Ambos se venden con la misma foto de un dromedario al atardecer. Merece la pena saber cuál te están dando.
Los tres tipos
Estándar. Un grupo de tiendas de lana oscura o lona, colchonetas sobre alfombras, aseos compartidos —a menudo un cubo, a veces un bloque básico—. La cena es un tayín cocinado allí mismo y comido en común. Se dan mantas. Este es el punto medio honesto, y para la mayoría de la gente en un viaje de una noche al desierto es la elección correcta.
De lujo. Tiendas más grandes, cama de verdad, baño propio con agua corriente y ducha caliente, alfombras, faroles y una tienda comedor. En el Erg Chebbi los hay genuinamente buenos. También son, inevitablemente, un hotel que resulta estar hecho de tela, lo cual está bien si es lo que quieres.
Salvaje o nómada. Ningún campamento fijo. Llevas lo que necesitas, duermes donde te paras, y las «instalaciones» son el horizonte. Normalmente solo disponible como parte de un viaje a pie de varios días. Este es el significado original de la palabra, y es una experiencia distinta en naturaleza, no en grado.

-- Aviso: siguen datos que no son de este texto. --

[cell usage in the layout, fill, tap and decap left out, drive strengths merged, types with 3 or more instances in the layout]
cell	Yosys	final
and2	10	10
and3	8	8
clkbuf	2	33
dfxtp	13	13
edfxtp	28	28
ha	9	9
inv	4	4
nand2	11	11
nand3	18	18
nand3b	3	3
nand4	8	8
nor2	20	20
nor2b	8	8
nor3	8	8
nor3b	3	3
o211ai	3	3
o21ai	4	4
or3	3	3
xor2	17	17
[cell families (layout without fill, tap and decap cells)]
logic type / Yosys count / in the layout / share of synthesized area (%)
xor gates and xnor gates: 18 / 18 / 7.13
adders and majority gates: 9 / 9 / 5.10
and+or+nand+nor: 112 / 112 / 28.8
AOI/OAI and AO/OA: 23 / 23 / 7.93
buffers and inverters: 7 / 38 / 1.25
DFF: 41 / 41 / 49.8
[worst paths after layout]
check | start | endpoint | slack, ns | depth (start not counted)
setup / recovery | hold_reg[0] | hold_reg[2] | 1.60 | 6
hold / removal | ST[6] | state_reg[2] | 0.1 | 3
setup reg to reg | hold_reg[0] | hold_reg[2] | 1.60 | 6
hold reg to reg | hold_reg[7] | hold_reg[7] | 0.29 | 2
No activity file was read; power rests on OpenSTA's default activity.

Lo que hay que preguntar de verdad
La palabra del folleto no te dice nada. Tres preguntas lo resuelven:
- ¿Hay baño privado, un bloque compartido, o ninguna de las dos cosas? Es la mayor variable de comodidad y la que más a menudo se deja en vago.

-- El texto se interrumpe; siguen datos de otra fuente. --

--- config.mk ---
export PLATFORM = sky130hd
export DESIGN_NAME = sprite_dma
export DESIGN_NICKNAME = d
export VERILOG_FILES = /design/src/rtl/sprite_dma_pkg.sv /design/src/rtl/sprite_dma.sv
export SDC_FILE = /design/constraint.sdc
export NUM_CORES = 1
export LEC_CHECK = 0
export BUFFER_PORTS_ARGS = -buffer_cell sky130_fd_sc_hd__buf_2
export CAP_MARGIN = 20
export CORE_ASPECT_RATIO = 0.7
export CORE_MARGIN = 2
export CORE_UTILIZATION = 51
export DETAILED_ROUTE_END_ITERATION = 12
export GPL_TIMING_DRIVEN = 0
export PLACE_DENSITY = 0.9
export SETUP_SLACK_MARGIN = 0.15
export SYNTH_ARGS = -nofsm -noshare
export SYNTH_HDL_FRONTEND = slang
export SYNTH_SLANG_ARGS = --single-unit
--- constraint.sdc ---
create_clock -name clk -period 7.6 [get_ports clk]
set_clock_uncertainty 0.2 [all_clocks]
set_input_delay 1.14 -clock clk [delete_from_list [all_inputs] [get_ports clk]]
set_output_delay 1.14 -clock clk [all_outputs]
set_load 0.05 [all_outputs]
--- src/rtl/sprite_dma_pkg.sv ---
// sprite_dma_pkg: sprite table geometry, attribute byte layout and DMA state/mode types
package sprite_dma_pkg;
  localparam int SPR_COUNT       = 16;
  localparam int SPR_BYTES       = 4;
  localparam int SPR_TABLE_BYTES = SPR_COUNT * SPR_BYTES;
  localparam int SPR_OFS_YU      = 0;
  localparam int SPR_OFS_YL      = 1;
  localparam int SPR_OFS_XU      = 2;
  localparam int SPR_OFS_XL      = 3;
  localparam int SPR_ENABLE_BIT  = 7;
  typedef enum logic [2:0] {S_IDLE, S_ARM, S_RD, S_LAT, S_WR, S_FIN} dma_state_e;
  typedef enum logic {M_COPY, M_CLR} dma_mode_e;
endpackage

--- src/rtl/sprite_dma.sv ---
// sprite_dma: copies or zero-fills the sprite attribute table during vertical blank
module sprite_dma
  import sprite_dma_pkg::*;
#(
  parameter int RD_LATENCY = 1
) (
  input  logic        clk,
  input  logic        reset,
  input  logic        start,
  input  logic        clear,
  input  logic [15:0] src_base,
  input  logic        vblank,
  output logic [15:0] wram_addr,
  output logic        wram_rd,
  input  logic [7:0]  wram_data_out,
  output logic [6:0]  spriteram_addr,
  output logic        spriteram_wr,
  output logic [7:0]  spriteram_data_in,
  output logic        busy,
  output logic        done
);
  localparam logic [6:0] CNT_LAST = 7'(SPR_TABLE_BYTES - 1);
  localparam logic [1:0] LAT_LAST = 2'(RD_LATENCY - 1);

  dma_state_e  state_q, state_d;
  dma_mode_e   mode_q, mode_d;
  logic [6:0]  cnt_q, cnt_d;
  logic [1:0]  lat_q, lat_d;
  logic [15:0] src_q, src_d;
  logic        vblank_last_q;

  // State and datapath registers; reset aborts any transfer in flight
  always_ff @(posedge clk) begin
    if (!reset) begin
      state_q       <= S_IDLE;
      mode_q        <= M_COPY;
      cnt_q         <= '0;
      lat_q         <= '0;
      src_q         <= '0;
      vblank_last_q <= 1'b0;
    end else begin
      state_q       <= state_d;
      mode_q        <= mode_d;
      cnt_q         <= cnt_d;
      lat_q         <= lat_d;
      src_q         <= src_d;
      vblank_last_q <= vblank;
    end
  end

  // Next-state: arm on request, start only on a fresh vblank rising edge
  always_comb begin
    state_d = state_q;
    mode_d  = mode_q;
    cnt_d   = cnt_q;
    lat_d   = lat_q;
    src_d   = src_q;
    case (state_q)
      S_IDLE: begin
        if (clear) begin
          mode_d  = M_CLR;
          cnt_d   = '0;
          state_d = S_ARM;
        end else if (start) begin
          mode_d  = M_COPY;
          src_d   = src_base;
          cnt_d   = '0;
          state_d = S_ARM;
        end
      end
      S_ARM: if (vblank && !vblank_last_q) state_d = (mode_q == M_CLR) ? S_WR : S_RD;
      S_RD: begin
        lat_d   = '0;
        state_d = S_LAT;
      end
      S_LAT: begin
        if (lat_q == LAT_LAST) state_d = S_WR;
        else lat_d = lat_q + 2'd1;
      end
      S_WR: begin
        if (cnt_q == CNT_LAST) state_d = S_FIN;
        else begin
          cnt_d   = cnt_q + 7'd1;
          state_d = (mode_q == M_CLR) ? S_WR : S_RD;
        end
      end
      S_FIN:   state_d = S_IDLE;
      default: state_d = S_IDLE;
    endcase
  end

  // Outputs decode straight from state so reset zeroes them on the same edge
  always_comb begin
    wram_rd           = state_q == S_RD;
    wram_addr         = wram_rd ? src_q + {9'd0, cnt_q} : '0;
    spriteram_wr      = state_q == S_WR;
    spriteram_addr    = spriteram_wr ? cnt_q : '0;
    spriteram_data_in = (spriteram_wr && mode_q == M_COPY) ? wram_data_out : '0;
    busy              = state_q != S_IDLE && state_q != S_FIN;
    done              = state_q == S_FIN;
  end
endmodule

# Word-level counts from Yosys, hierarchy flattened
# Cells that the tools add are included.
# totals
register_bits	30
in_bits	29
word_cells	56
# classes
add_sub_neg	3
eq_ne	12
muxes	18
bitwise	2
n_reduce_logical	15
# ops
op	n
$mux W7	4
$mux W3	6
$add A16 B7 Y16	1
$mux W16	1
$pmux W3 S5	1
$pmux W7 S2	1
$reduce_and A3 Y1	3
$mux W8	1
$ne A2 B2 Y1 const B	4
$add A7 B1 Y7 const B	1
$eq A7 B6 Y1 const B	1
$eq A3 B2 Y1 const B	2
$eq A3 B3 Y1 const B	2
$ne A3 B3 Y1 const B	2
$reduce_bool A2 Y1	3
$pmux W2 S2	1
$reduce_and A2 Y1	2
$eq A3 B1 Y1 const B	1
$logic_and A1 B1 Y1	3
$logic_not A3 Y1	1
$reduce_bool A3 Y1	1
$add A2 B1 Y2 const B	1
$logic_not A2 Y1	1
$mux W1	2
other kinds (3)	4

# Logic depth before layout (Yosys ltp)
# Gate-level depths: netlist of run 1.
# depth
word_depth	4
mapped_depth	8
ltp_nobuf	8

# Least setup slack after synthesis of run 1
# Ideal clock, no wire load.
# synth_path
kind	register to output
from	register cnt_q[0]
to	output wram_addr[14]
t_arrival_ns	2.763
required_time_ns	6.260
setup_slack_ns	3.497
stages_incl_launch_ff	9
path_cell_list	dfxtp_1 > ha_1 > inv_1 > fa_1 > nand2b_1 > a21o_1 > and2_4 > or4_1 > a21oi_1
# synth_via
elab_chain_cells	2
# synth_lines
item	line	text
start: declaration	sprite_dma.sv:27	logic [6:0] cnt_q, cnt_d;
start signal: assignment	sprite_dma.sv:44	cnt_q <= cnt_d;
$add A16 B7 Y16	sprite_dma.sv:95	wram_addr = wram_rd ? src_q + {9'd0, cnt_q} : '0;
$mux W16	sprite_dma.sv:95	
end: declaration	sprite_dma.sv:13	output logic [15:0] wram_addr,
# No other way between the ends.

# Final worst setup path of run 1
# Same ends and word-level chain as after synthesis.

==> results of run 1 <==
==> area by class of cell <==
class	count	area (sq um)
clock inverter	2	12.51
tap	50	62.56
inverter	6	22.52
clock buffer	6	82.58
fill	311	1160
sequential	30	600.6
timing repair buffer	63	315.3
multi-input combinational	214	1331
buffer	9	38.79
==> synth_stat cells (7+ instances only) <==
master and instances:
a211oi_1 7, a21boi_0 15, a21oi_1 10, and2_1 11, and3_1 9, dfxtp_1 30, ha_1 9, nand2_1 48
nand3_1 8, nor2_1 23, o21ai_0 8, xnor2_1 8, xor2_1 7
==> worst paths after layout <==
| check | startpoint | end | slack [ns] | cells past startpoint |
|---|---|---|---|---|
| max | cnt_q[0] | wram_addr[14] | 3.36 | 9 |
| max reg2reg | cnt_q[1] | cnt_q[2] | 5.64 | 6 |
| min reg2reg | src_q[0] | src_q[0] | 0.28 | 2 |
| min | src_q[0] | src_q[0] | 0.28 | 2 |
==> per-layer routing <==
metal | share of wire | track usage | vias up
met4 | 0.0089 | 0.06516 | 0
met5 | 0 | 0 | -
met2 | 0.43 | 0.3541 | 89
met1 | 0.47 | 0.3343 | 912
met3 | 0.088 | 0.05305 | 5
li1 | - | - | 1040
==> layout by cell type (no fill, tap or decap), types with 2 or more instances in the layout <==
master    netlist  routed
o31ai_1         2       2
xor2_1          7       7
nand2_1        48      48
nand3b_1        3       3
o21ai_0         8       8
a21boi_0       15      15
inv_1           6       6
and3_1          9       9
nand3_1         8       8
nor2_1         23      23
a21oi_1        10      10
nand4_1         2       2
buf_2           4      67
a22oi_1         2       2
clkbuf_8        0       6
and2_1         11      11
nor2_2          2       2
a21boi_1        3       3
nor2b_1         6       6
o211ai_1        3       3
dfxtp_1        30      30
a211oi_1        7       7
nor3b_1         2       2
clkbuf_1        5       5
a21o_1          2       2
nand2b_1        6       6
ha_1            9       9
nor3_1          3       3
xnor2_1         8       8
==> sequential cells by signal (all words and copies together), names as in the netlist <==
register / cells
src_q: 16
vblank_last_q: 1
cnt_q: 7
lat_q: 2
state_q: 3
mode_q: 1
==> cell families (layout without fill, tap and decap cells) <==
kind of cell,count (synthesis),count (layout),synth area share
fa+ha+maj,10,10,0.06654
compound gates,57,57,0.2009
simple gates,131,131,0.3296
xor+xnor,15,15,0.06592
mux,1,1,0.005022
buf+inv,15,86,0.03076
flops,30,30,0.3013
==> where the power goes <==
part / switching [uW] / internal (uW)
Combinational: 55.0 / 28.6
Sequential: 9.46 / 165
Clock: 62.9 / 72.7
Total: 127 / 266
==> worst max-delay path, stage by stage (launching register included) <==
cell and delay [ns]:
dfxtp_1 0.45, ha_1 0.27, inv_1 0.07, fa_1 0.39, nand2b_1 0.18, a21o_1 0.21
and2_4 0.15, or4_1 0.46, a21oi_1 0.14, buf_2 0.28
==> through the flow <==
step           setup WS, ns  std cells  power (uW)    util  hold WS (ns)
3_5_place_dp          3.703        372       260.6  0.6539        0.2679
5_1_grt               3.221        380       411.3  0.6801        0.2984
6_report              3.358        380       393.8  0.6801        0.2784
4_1_cts               3.384        380       393.7  0.6801        0.2773
2_1_floorplan         3.497        259       234.3       -        0.2388
3_3_place_gp          3.739        372       257.9  0.6539        0.2554
==> impl_metrics.env, run 1 <==
export IMPL_setup_worst_path_start_class="flop"
export IMPL_tns_ns=0
export IMPL_drive_gt1_frac=0.2545
export IMPL_synth_ff_type="dfxtp_1"
export IMPL_cap_violations=0
export IMPL_ant_nets=0
export IMPL_first_pass_iters=4
export IMPL_clock_latency_ns=0.28
export IMPL_vias_per_cell=5.384
export IMPL_io_pins=64
export IMPL_cts_root_buf="clkbuf_8"
export IMPL_gp_congestion=0.8954
export IMPL_post_route_period_util=0.5581
export IMPL_hp_class="reg2reg"
export IMPL_drc=0
export IMPL_cts_setup_buffers=0
export IMPL_die_area_sq_um=4432
export IMPL_ctsResizeCount=0
export IMPL_ys_warn_count=0
export IMPL_status="finished clean"
export IMPL_wire_per_inst_um=13.08
export IMPL_cp_max_fo=7
export IMPL_vias=2046
export IMPL_wirelength_um=4970
export IMPL_hold_viol=0
export IMPL_grt_pass1_wl_um=8321
export IMPL_groute_usage_overall=0.2344
export IMPL_num_rows=18
export IMPL_worstMarginPinSlew_ns=0.5641
export IMPL_synth_nets=298
export IMPL_finalSetupViolCount=0
export IMPL_die_h_um=56.31
export IMPL_hold_buffers=0
export IMPL_synth_cell_type_count=43
export IMPL_cts_buffer_depth=2
export IMPL_overflow=0
export IMPL_endpoint_kind="output pin"
export IMPL_synthTopCellsByArea="dfxtp_1, nand2_1, a21boi_0"
export IMPL_cts_tree="done"
export IMPL_cp_required_ns=6.26
export IMPL_period_minus_slack_ns=4.242
export IMPL_rsz0062_at_grt="no"
export IMPL_grt_pass1_vias=1867
export IMPL_yosysSeqAreaShare=0.3013
export IMPL_cts_sinks=30
export IMPL_synth_top_cell_area_share=0.3013
export IMPL_powerDensity_nw_per_um2=159.7
export IMPL_hpwl_um=3884
export IMPL_slew_limit_headroom=0.6211
export IMPL_post_route_cell_area_sq_um=2466
export IMPL_async_flop_share=0
export IMPL_drv_slew=0
export IMPL_max_freq_ghz=0.2357
export IMPL_path_clk_slew_ns=0.07
export IMPL_diodes=0
export IMPL_cp_arrival_ns=2.90
export IMPL_syn_area_sq_um=1993
export IMPL_leakage_uw=0.001065
export IMPL_fin_nets=368
export IMPL_place_area_sq_um=2371
export IMPL_placement_io_buffers=63
export IMPL_synth_top_cell_by_area="dfxtp_1"
export IMPL_grt_max_degree=11
export IMPL_antenna_found_initial=0
export IMPL_syn_inst=259
export IMPL_synth_edff_count=0
export IMPL_cts_made_buffers=5
export IMPL_cts_htree_levels=2
export IMPL_core_sq_um=3626
export IMPL_area_delta_synth_final_pct=23.73
export IMPL_start_util=0.5497
export IMPL_peakVddDrop_uv=140.4
export IMPL_syn_area_per_cell_sq_um=7.696
export IMPL_first_iter_violations=143
export IMPL_die_w_um=78.72
export IMPL_yosys_register_bits=30
export IMPL_critical_path_class="reg2out"
No activity file was read; power rests on OpenSTA's default activity.
==> run 2, diff against run 1 <==
--- a/config.mk
+++ b/config.mk
@@ -9,10 +9,10 @@
 export CAP_MARGIN = 20
 export CORE_ASPECT_RATIO = 0.7
 export CORE_MARGIN = 2
-export CORE_UTILIZATION = 51
+export CORE_UTILIZATION = 46
 export DETAILED_ROUTE_END_ITERATION = 12
 export GPL_TIMING_DRIVEN = 0
-export PLACE_DENSITY = 0.9
+export PLACE_DENSITY = 0.86
 export SETUP_SLACK_MARGIN = 0.15
 export SYNTH_ARGS = -nofsm -noshare
 export SYNTH_HDL_FRONTEND = slang
==> constraint.sdc (replaced) <==
create_clock -name clk -period 3.4 [get_ports clk]
set_clock_uncertainty 0.2 [all_clocks]
set_input_delay 0.51 -clock clk [delete_from_list [all_inputs] [get_ports clk]]
set_output_delay 0.51 -clock clk [all_outputs]
set_load 0.05 [all_outputs]
==> run 2 against run 1 <==
Compared with the run above:
- critical endpoint unchanged
- sequential share of layout area decreased by 0.50 points
- global-route usage about the same
- non-clock buffer count increased by 5
- first-iteration DRC count increased by 24%
- via count increased by 1.1%
- cell count increased by 1.3%
- sequential cell count unchanged
- wire length increased by 8.0%
- clock-buffer cell count unchanged
- worst hold slack got worse by 0.025 ns
==> impl_metrics.env, run 2 (synthesis results as in run 1) <==
export IMPL_grt_pass1_wl_um=8638
export IMPL_core_sq_um=4041
export IMPL_sw_frac_of_total=0.3140
export IMPL_hold_buffers=0
export IMPL_grt_pass1_vias=1915
export IMPL_slew_limit_headroom=0.6069
export IMPL_rsz0062_at_grt="yes"
export IMPL_final_cell_mix="buf_2, nand2_1, dfxtp_1"
export IMPL_first_iter_violations=177
export IMPL_gp_congestion=0.8995
export IMPL_cts_tree="done"
export IMPL_cp_required_ns=2.69
export IMPL_cp_max_fo=3
export IMPL_p_switching_uw=270.3
export IMPL_overflow=0
export IMPL_ant_nets=0
export IMPL_slowest_delay_ns=0.48
export IMPL_drive_gt1_frac=0.2883
export IMPL_wire_per_inst_um=13.95
export IMPL_path_buf_inv=2
export IMPL_p_clk_frac=0.324
export IMPL_drc=0
export IMPL_cp_slowest_cell="or4_4"
export IMPL_internal_power_uw=590.6
export IMPL_peakVddDrop_uv=294.3
export IMPL_hpwl_um=4099
export IMPL_largest_reg_flops=16
export IMPL_die_h_um=59.08
export IMPL_regMostFlops="src_q"
export IMPL_start_util=0.4932
export IMPL_placed_cells=374
export IMPL_cap_violations=0
export IMPL_p_comb_frac=0.222
export IMPL_period_minus_slack_ns=3.195
export IMPL_endpoint_kind="output pin"
export IMPL_first_pass_iters=4
export IMPL_groute_usage_overall=0.2346
export IMPL_fillers=375
export IMPL_vias=2068
export IMPL_cts_made_buffers=5
export IMPL_largestRegisters="src_q (16), cnt_q (7), state_q (3)"
export IMPL_hp_class="in2reg"
export IMPL_seqPwrFrac=0.454
export IMPL_post_route_period_util=0.9397
export IMPL_status="finished clean"
export IMPL_diodes=0
export IMPL_num_rows=19
export IMPL_clock_latency_ns=0.28
export IMPL_io_pins=64
export IMPL_cts_root_buf="clkbuf_8"
export IMPL_cts_sinks=30
export IMPL_crit_chain="ha_4, inv_1, fa_2, nand2b_4, a21o_1, and2_4, or4_4, a21oi_2, buf_6"
export IMPL_cts_buffer_depth=2
export IMPL_vias_per_cell=5.371
export IMPL_critical_path_class="reg2out"
export IMPL_area_delta_synth_final_pct=27.62
export IMPL_mostFrequentLayoutCell="buf_2"
export IMPL_cts_htree_levels=2
export IMPL_drv_slew=0
export IMPL_antenna_found_initial=0
export IMPL_regArea_sq_um=606.8
export IMPL_cp_top_family="simple AND/OR/NAND/NOR gates"
export IMPL_worstMarginPinSlew_ns=0.5851
export IMPL_tns_ns=0
export IMPL_finalSetupViolCount=0
export IMPL_path_clk_slew_ns=0.06
export IMPL_max_freq_ghz=0.3130
export IMPL_hold_viol=0
export IMPL_powerDensity_nw_per_um2=338.4
export IMPL_placement_io_buffers=63
export IMPL_grt_max_degree=11
export IMPL_cp_arrival_ns=2.49
export IMPL_stdcell_count=385
export IMPL_fin_nets=373
export IMPL_die_area_sq_um=4884
export IMPL_multi_input_area_sq_um=1364
export IMPL_leakage_uw=0.001094
export IMPL_die_w_um=82.68
export IMPL_wirelength_um=5370
export IMPL_setup_worst_path_start_class="flop"
run 2: power by group through the flow:
| stage | Sequential (uW) | Clock, uW | Combinational [uW] |
|---|---|---|---|
| 2_1_floorplan | 391 | 0 | 133 |
| 3_3_place_gp | 396 | 0 | 182 |
| 3_5_place_dp | 397 | 0 | 186 |
| 4_1_cts | 389 | 285 | 188 |
| 5_1_grt | 392 | 300 | 210 |
| 6_report | 391 | 279 | 191 |
run 2: layer usage:
layer | up-vias | wire (um) | part of all wire | track usage
met4 | 0 | 46 | 0.0086 | 0.07260
li1 | 1044 | - | - | -
met5 | - | 0 | 0 | 0
met1 | 943 | 2502 | 0.47 | 0.3091
met2 | 76 | 2477 | 0.46 | 0.3790
met3 | 5 | 344 | 0.064 | 0.06098
run 2: cell type report:
cell class	instances	area share
flip-flops and latches	30	0.2386
inverters	6	0.008854
repair buffers	68	0.1431
plain buffers	9	0.01525
well taps	52	0.02558
clock buffers	6	0.03246
multi-input cells	214	0.5362
run 2: worst register-to-register path, cell delays in order (launching register included):
cell and delay [ns]:
dfxtp_4 0.36, buf_4 0.14, ha_1 0.22, nand2_1 0.12, nor3_4 0.34, a21oi_2 0.18
nand2b_1 0.18, a21boi_0 0.18
run 2: worst paths after layout:
kind / from / to / slack [ns] / cells after the start
max: src_q[0] / wram_addr[14] / 0.20 / 9
min: vblank / vblank_last_q / 0.25 / 2
max reg2reg: cnt_q[0] / cnt_q[0] / 1.40 / 7
min reg2reg: src_q[5] / src_q[5] / 0.27 / 2
run 2: what timing repair did:
action,CTS,global route
setup buffers,2,3
pin swaps,2,5
setup endpoints to repair,3,4
resized for setup,9,5
run 2: metrics by stage:
stage	hold slack, ns	total power (uW)	area, sq um	utilization	setup slack (ns)
finish	0.2532	860.9	2544	0.6294	0.2049
global route	0.2643	902.6	2544	0.6294	0.1242
CTS	0.2496	862.4	2502	0.6192	0.1563
detailed placement	0.2728	583.3	2377	0.5882	0.05054
global placement	0.2505	577.7	2377	0.5882	0.1461
floorplan	0.2388	524.0	1997	-	0.2064
==> run 3, diff against run 2 <==
--- a/config.mk
+++ b/config.mk
@@ -5,13 +5,15 @@
 export SDC_FILE = /design/constraint.sdc
 export NUM_CORES = 1
 export LEC_CHECK = 0
+export ABC_CLOCK_PERIOD_IN_PS = 3400
 export BUFFER_PORTS_ARGS = -buffer_cell sky130_fd_sc_hd__buf_2
 export CAP_MARGIN = 20
-export CORE_ASPECT_RATIO = 0.7
+export CORE_ASPECT_RATIO = 0.8
 export CORE_MARGIN = 2
 export CORE_UTILIZATION = 46
 export DETAILED_ROUTE_END_ITERATION = 12
 export GPL_TIMING_DRIVEN = 0
+export MAX_ROUTING_LAYER = met4
 export PLACE_DENSITY = 0.86
 export SETUP_SLACK_MARGIN = 0.15
 export SYNTH_ARGS = -nofsm -noshare
==> run 3 against run 2 <==
Compared with the run above:
- register-to-register slack improved by 0.11 ns
- power decreased by 1.5%
- critical path depth unchanged
- sequential share of layout area increased by 0.24 points
- wire length decreased by 8.3%
- sequential cell count unchanged
- critical path type unchanged
- non-clock buffer count decreased by 4
- clock-buffer cell count decreased by 1
- sequential power about the same
- die area decreased by 0.11%
- first-iteration DRC count decreased by 23%
==> impl_metrics.env, run 3 (synthesis results as in run 1) <==
export IMPL_slew_limit_headroom=0.6032
export IMPL_grt_pass1_vias=1762
export IMPL_cts_sinks=30
export IMPL_cap_violations=0
export IMPL_ant_nets=0
export IMPL_status="finished clean"
export IMPL_slowest_delay_ns=0.47
export IMPL_groute_usage_overall=0.2118
export IMPL_hold_start="vblank"
export IMPL_cp_required_ns=2.69
export IMPL_cts_buffer_depth=2
export IMPL_regMostFlops="src_q"
export IMPL_diodes=0
export IMPL_fin_nets=369
export IMPL_endpoint_kind="output pin"
export IMPL_worstMarginPinSlew_ns=0.5907
export IMPL_place_area_sq_um=2384
export IMPL_post_route_period_util=0.9440
export IMPL_fillers=377
export IMPL_cp_max_fo=7
export IMPL_io_pins=64
export IMPL_core_sq_um=4178
export IMPL_path_clk_slew_ns=0.07
export IMPL_setup_worst_path_start_class="flop"
export IMPL_vias_per_cell=5.258
export IMPL_mostFrequentLayoutCell="buf_2"
export IMPL_first_iter_violations=137
export IMPL_wire_per_inst_um=12.73
export IMPL_r2r_start="state_q[1]"
export IMPL_wirelength_um=4926
export IMPL_cts_made_buffers=5
export IMPL_period_minus_slack_ns=3.210
export IMPL_clock_latency_ns=0.28
export IMPL_cts_tree="done"
export IMPL_area_delta_synth_final_pct=26.37
export IMPL_hpwl_um=3807
export IMPL_multi_input_area_sq_um=1369
export IMPL_hold_viol=0
export IMPL_start_util=0.4771
export IMPL_cp_slowest_cell="or4_4"
export IMPL_tns_ns=0
export IMPL_overflow=0
export IMPL_crit_chain="ha_4, inv_2, fa_2, nand2b_4, a21o_1, and2_4, or4_4, a21oi_2, buf_6"
export IMPL_grt_pass1_wl_um=8052
export IMPL_grt_max_degree=11
export IMPL_vias=2035
export IMPL_die_h_um=62.88
export IMPL_die_area_sq_um=4879
export IMPL_drc=0
export IMPL_drive_gt1_frac=0.2879
export IMPL_hp_class="in2reg"
export IMPL_gp_congestion=0.8899
export IMPL_startpoint="cnt_q[0]"
export IMPL_powerDensity_nw_per_um2=336.7
export IMPL_cts_htree_levels=2
export IMPL_num_rows=21
export IMPL_cts_root_buf="clkbuf_8"
export IMPL_drv_slew=0
export IMPL_die_w_um=77.60
export IMPL_largestRegisters="src_q (16), cnt_q (7), state_q (3)"
export IMPL_peakVddDrop_uv=288.2
export IMPL_regArea_sq_um=606.8
export IMPL_first_pass_iters=4
export IMPL_critical_path_class="reg2out"
export IMPL_largest_reg_flops=16
export IMPL_final_cell_mix="buf_2, nand2_1, dfxtp_1"
export IMPL_placement_io_buffers=63
export IMPL_finalSetupViolCount=0
export IMPL_post_route_cell_area_sq_um=2519
export IMPL_rsz0062_at_grt="yes"
export IMPL_cp_arrival_ns=2.50
export IMPL_max_freq_ghz=0.3116
export IMPL_antenna_found_initial=0
export IMPL_leakage_uw=0.001075
-- run 3: metrics by stage --
stage	hold slack [ns]	util	std cells	worst slack, ns	power (uW)
6_report	0.2409	0.6029	387	0.1904	848.1
5_1_grt	0.2471	0.6029	387	0.1049	888.3
4_1_cts	0.2393	0.5993	387	0.1729	847.0
3_5_place_dp	0.2630	0.5705	379	0.1046	581.5
3_3_place_gp	0.2490	0.5705	379	0.1585	577.2
2_1_floorplan	0.2388	-	259	0.2064	524.0
-- run 3: power breakdown --
part / leakage, uW / switching [uW] / internal (uW)
combinational: 0.000786 / 123 / 64.7
sequential: 0.000246 / 21.4 / 369
clock: 0.0000438 / 133 / 137
total: 0.00108 / 277 / 571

- ¿Cuántas tiendas hay en el campamento? Seis es íntimo. Cuarenta es un pueblo con generador.
- ¿A qué distancia de la carretera? Diez minutos en dromedario significa que oirás vehículos. Una hora significa que no.
El frío, otra vez
Las noches del desierto se enfrían porque la arena no retiene calor. En diciembre y enero pueden acercarse a la helada después del anochecer. Los campamentos estándar te dan mantas gruesas y suelen bastar, pero un forro polar y un pantalón largo convierten una noche que aguantas en una noche que disfrutas. En verano, el problema contrario: una tienda que se ha horneado toda la tarde sigue caliente mucho después de que quieras, y mucha gente acaba arrastrando el colchón fuera, que es la decisión correcta.
La parte que nadie fotografía
El generador. Casi todos los campamentos fijos tienen uno, y suele apagarse en algún momento entre las diez y la medianoche. Ahí es cuando el campamento se queda a oscuras y en silencio y se convierte en aquello a lo que viniste. Si vas a estar despierto una sola hora de todo el viaje, que sea esa: el cielo cuando para el generador es el sentido entero de dormir sobre arena.
Lleva un frontal. El camino de vuelta a tu tienda en oscuridad de verdad, sobre arena, pasando junto a tiendas idénticas, tiene más gracia al contarlo que en el momento.